(Task)
Across the following data, how many lines include the string "period"? Reply with the number and nothing more.

(Information)
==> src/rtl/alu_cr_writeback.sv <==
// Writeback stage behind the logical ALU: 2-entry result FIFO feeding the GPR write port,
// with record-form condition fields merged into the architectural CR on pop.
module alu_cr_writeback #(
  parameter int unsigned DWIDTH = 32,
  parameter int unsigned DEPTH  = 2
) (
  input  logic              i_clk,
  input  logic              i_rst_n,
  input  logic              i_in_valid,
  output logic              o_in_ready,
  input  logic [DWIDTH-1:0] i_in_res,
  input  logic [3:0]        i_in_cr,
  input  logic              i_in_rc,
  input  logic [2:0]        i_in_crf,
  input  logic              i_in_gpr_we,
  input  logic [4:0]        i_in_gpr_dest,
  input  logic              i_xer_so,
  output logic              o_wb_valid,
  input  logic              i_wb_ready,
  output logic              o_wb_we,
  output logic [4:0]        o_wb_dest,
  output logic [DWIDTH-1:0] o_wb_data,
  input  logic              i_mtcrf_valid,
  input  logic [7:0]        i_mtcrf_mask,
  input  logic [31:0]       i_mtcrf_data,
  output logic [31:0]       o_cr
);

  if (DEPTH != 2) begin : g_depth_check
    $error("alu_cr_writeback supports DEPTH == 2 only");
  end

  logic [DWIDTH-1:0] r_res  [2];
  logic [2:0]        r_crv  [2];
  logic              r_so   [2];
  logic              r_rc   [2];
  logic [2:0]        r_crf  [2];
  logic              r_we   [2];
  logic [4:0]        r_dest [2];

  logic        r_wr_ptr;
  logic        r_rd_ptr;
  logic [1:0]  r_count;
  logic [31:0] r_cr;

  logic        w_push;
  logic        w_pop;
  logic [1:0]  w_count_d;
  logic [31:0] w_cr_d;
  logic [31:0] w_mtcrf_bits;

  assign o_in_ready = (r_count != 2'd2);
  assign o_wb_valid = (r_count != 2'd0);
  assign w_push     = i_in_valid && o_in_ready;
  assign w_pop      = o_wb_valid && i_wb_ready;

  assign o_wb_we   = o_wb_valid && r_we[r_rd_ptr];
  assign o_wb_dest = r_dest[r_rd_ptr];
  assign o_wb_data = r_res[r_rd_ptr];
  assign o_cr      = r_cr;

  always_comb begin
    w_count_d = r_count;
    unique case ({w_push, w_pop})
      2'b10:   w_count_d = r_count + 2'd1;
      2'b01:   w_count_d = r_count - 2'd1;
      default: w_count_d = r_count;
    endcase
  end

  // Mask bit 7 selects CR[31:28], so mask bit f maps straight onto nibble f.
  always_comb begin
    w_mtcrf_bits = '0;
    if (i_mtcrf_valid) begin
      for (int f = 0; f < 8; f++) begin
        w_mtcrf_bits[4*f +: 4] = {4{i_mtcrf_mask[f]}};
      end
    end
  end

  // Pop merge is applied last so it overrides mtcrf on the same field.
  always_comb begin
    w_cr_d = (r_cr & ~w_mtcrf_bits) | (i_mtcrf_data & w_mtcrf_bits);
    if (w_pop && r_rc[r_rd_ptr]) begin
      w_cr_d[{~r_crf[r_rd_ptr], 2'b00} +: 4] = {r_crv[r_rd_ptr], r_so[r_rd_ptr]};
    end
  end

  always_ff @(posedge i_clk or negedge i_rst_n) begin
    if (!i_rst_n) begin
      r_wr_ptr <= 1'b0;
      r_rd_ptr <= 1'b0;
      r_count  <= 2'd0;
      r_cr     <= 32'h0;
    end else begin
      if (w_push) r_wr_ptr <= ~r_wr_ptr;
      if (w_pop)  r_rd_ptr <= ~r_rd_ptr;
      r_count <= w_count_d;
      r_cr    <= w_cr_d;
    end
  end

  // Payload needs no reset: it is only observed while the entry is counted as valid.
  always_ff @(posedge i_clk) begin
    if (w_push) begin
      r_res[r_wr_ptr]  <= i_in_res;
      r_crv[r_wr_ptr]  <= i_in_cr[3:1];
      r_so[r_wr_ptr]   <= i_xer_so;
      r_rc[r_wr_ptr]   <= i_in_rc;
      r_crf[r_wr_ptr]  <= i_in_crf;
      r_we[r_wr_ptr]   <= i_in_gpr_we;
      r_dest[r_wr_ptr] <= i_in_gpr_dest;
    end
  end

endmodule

---

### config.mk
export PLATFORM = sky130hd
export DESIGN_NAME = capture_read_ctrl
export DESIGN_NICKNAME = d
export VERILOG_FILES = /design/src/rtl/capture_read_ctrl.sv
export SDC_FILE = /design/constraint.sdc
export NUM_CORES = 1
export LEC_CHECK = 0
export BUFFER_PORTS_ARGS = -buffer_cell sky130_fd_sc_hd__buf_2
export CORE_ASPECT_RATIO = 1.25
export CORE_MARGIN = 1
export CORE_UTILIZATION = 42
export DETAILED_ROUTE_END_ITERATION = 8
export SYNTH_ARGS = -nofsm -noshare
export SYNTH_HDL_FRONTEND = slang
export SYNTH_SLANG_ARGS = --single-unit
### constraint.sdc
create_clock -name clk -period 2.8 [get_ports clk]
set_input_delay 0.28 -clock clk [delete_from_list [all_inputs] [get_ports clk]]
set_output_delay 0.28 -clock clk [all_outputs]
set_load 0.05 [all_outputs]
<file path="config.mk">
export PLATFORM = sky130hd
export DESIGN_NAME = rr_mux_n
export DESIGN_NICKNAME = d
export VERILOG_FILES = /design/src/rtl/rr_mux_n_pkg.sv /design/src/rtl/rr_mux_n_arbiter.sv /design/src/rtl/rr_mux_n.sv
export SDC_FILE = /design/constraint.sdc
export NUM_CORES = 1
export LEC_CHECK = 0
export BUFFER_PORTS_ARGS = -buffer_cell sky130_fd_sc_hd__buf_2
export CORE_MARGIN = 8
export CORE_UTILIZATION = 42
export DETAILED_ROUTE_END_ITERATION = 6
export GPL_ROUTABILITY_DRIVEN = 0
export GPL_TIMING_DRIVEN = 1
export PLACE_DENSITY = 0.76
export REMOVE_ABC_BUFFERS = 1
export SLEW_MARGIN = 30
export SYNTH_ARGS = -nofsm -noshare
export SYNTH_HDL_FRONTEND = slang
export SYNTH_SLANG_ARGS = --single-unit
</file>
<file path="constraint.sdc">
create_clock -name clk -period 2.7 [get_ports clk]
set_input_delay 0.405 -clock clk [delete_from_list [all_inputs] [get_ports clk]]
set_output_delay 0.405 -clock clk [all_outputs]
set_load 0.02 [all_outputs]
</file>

(Response)
2